[What is expected] Within the data below, find the string "placement" and return each line where it occurs.

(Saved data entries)
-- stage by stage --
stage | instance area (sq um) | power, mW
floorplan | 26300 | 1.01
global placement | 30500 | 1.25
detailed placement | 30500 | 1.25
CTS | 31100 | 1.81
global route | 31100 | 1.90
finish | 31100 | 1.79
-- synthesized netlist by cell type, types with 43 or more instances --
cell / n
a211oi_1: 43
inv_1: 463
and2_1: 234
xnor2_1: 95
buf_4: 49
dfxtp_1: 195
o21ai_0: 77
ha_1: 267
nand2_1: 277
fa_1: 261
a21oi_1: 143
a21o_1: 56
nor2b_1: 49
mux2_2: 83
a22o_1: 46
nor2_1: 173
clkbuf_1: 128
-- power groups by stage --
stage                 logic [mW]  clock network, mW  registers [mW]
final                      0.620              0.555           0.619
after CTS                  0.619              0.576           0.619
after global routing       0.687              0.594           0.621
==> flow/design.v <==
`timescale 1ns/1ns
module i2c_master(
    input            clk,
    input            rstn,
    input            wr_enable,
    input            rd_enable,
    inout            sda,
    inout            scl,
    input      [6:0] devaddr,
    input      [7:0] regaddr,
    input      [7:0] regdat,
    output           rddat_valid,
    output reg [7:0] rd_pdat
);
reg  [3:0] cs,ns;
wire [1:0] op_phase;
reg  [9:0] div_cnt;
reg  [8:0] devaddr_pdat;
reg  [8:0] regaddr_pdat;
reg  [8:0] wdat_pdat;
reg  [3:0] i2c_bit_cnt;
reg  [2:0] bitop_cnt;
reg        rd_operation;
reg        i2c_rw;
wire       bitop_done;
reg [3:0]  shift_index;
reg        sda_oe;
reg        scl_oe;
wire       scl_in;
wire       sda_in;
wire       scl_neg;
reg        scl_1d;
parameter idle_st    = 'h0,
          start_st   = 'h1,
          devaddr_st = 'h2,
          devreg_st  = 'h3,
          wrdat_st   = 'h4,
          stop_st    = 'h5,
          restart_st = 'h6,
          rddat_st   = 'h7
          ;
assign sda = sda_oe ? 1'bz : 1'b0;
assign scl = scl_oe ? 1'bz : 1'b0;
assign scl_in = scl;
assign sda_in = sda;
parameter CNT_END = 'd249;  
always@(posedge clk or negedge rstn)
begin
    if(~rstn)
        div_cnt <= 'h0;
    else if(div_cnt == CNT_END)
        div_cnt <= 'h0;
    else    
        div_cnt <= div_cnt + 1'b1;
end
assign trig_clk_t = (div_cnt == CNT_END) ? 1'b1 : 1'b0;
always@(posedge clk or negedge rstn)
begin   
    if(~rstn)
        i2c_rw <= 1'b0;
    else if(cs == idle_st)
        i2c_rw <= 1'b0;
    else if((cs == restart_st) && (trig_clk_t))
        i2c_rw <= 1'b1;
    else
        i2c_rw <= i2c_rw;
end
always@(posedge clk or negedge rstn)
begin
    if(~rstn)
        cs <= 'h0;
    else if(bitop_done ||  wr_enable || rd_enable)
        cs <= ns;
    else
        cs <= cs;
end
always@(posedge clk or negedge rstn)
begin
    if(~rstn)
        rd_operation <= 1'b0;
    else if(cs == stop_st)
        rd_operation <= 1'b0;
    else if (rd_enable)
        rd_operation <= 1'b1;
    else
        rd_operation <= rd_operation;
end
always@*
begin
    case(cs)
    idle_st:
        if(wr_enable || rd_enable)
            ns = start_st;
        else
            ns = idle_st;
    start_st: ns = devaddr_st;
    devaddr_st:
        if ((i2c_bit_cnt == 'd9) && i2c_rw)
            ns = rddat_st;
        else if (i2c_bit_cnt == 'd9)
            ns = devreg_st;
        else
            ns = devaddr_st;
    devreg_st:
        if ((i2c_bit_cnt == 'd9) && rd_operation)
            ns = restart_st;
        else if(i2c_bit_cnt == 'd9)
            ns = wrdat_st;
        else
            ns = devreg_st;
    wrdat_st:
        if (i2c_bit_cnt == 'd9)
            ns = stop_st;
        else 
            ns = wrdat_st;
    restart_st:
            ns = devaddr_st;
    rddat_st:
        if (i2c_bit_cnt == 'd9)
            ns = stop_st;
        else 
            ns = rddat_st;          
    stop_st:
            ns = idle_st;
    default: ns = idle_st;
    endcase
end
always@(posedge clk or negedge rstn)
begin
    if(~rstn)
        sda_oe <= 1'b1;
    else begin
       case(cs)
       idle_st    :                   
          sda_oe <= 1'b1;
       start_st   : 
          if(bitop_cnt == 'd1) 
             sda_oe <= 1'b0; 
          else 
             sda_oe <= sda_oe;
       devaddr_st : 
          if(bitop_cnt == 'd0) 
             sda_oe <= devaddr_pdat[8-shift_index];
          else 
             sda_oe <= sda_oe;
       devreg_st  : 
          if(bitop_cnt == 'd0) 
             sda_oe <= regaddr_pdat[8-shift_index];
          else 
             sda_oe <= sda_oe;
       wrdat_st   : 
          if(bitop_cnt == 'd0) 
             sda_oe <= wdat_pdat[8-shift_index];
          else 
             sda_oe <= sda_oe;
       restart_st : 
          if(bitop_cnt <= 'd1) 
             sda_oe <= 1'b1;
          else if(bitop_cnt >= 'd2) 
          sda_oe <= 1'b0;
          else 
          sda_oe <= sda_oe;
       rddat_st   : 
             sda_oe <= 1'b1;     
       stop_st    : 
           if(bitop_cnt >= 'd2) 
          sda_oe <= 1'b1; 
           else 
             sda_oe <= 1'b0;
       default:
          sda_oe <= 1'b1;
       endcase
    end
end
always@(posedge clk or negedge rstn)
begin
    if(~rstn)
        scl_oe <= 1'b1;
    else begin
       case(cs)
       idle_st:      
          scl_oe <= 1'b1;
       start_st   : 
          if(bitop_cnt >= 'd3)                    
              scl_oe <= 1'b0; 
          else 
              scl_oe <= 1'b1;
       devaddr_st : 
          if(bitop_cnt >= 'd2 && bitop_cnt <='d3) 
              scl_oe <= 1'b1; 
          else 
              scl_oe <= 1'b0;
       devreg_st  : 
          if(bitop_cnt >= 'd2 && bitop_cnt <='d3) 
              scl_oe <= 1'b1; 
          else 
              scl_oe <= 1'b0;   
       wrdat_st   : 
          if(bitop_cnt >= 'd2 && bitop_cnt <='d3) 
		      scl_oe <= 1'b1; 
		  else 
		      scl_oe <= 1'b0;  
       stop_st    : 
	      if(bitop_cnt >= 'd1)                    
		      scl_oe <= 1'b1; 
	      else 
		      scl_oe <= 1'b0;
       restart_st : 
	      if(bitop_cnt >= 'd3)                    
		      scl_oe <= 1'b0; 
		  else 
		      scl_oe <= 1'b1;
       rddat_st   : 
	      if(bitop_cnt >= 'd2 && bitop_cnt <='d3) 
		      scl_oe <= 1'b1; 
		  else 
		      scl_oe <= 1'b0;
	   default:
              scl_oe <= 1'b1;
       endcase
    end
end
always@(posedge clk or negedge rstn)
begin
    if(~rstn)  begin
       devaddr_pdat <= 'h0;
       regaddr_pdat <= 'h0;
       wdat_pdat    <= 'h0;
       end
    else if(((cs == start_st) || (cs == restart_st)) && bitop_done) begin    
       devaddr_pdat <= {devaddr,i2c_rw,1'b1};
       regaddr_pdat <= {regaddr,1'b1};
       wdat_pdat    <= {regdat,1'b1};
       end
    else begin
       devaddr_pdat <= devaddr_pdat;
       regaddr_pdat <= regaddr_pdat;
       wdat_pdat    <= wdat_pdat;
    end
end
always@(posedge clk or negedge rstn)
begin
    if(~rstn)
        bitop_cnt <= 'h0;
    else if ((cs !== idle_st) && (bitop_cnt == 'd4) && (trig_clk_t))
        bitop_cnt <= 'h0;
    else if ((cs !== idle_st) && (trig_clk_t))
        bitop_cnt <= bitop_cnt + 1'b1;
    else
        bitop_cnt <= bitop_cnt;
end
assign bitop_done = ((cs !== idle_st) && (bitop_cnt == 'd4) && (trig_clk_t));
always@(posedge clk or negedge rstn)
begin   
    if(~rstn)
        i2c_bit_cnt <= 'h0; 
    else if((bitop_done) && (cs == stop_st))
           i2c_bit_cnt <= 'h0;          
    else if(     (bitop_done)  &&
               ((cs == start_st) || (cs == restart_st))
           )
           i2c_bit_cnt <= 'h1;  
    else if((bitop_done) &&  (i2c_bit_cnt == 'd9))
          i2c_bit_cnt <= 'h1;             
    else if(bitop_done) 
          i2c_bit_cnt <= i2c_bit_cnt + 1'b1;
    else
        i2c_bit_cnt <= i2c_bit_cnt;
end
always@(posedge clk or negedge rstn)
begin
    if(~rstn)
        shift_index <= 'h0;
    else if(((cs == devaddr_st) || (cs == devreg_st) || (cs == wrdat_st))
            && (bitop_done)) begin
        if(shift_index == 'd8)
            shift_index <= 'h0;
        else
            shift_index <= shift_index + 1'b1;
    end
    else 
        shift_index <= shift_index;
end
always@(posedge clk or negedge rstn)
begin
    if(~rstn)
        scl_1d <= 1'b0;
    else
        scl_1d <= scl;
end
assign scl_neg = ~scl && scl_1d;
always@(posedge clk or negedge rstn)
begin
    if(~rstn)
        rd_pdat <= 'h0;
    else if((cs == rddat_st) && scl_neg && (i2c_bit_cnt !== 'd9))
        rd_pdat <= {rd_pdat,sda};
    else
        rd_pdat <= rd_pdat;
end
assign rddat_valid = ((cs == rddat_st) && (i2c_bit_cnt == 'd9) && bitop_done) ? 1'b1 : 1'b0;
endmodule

[Written answer]
global placement | 30500 | 1.25
detailed placement | 30500 | 1.25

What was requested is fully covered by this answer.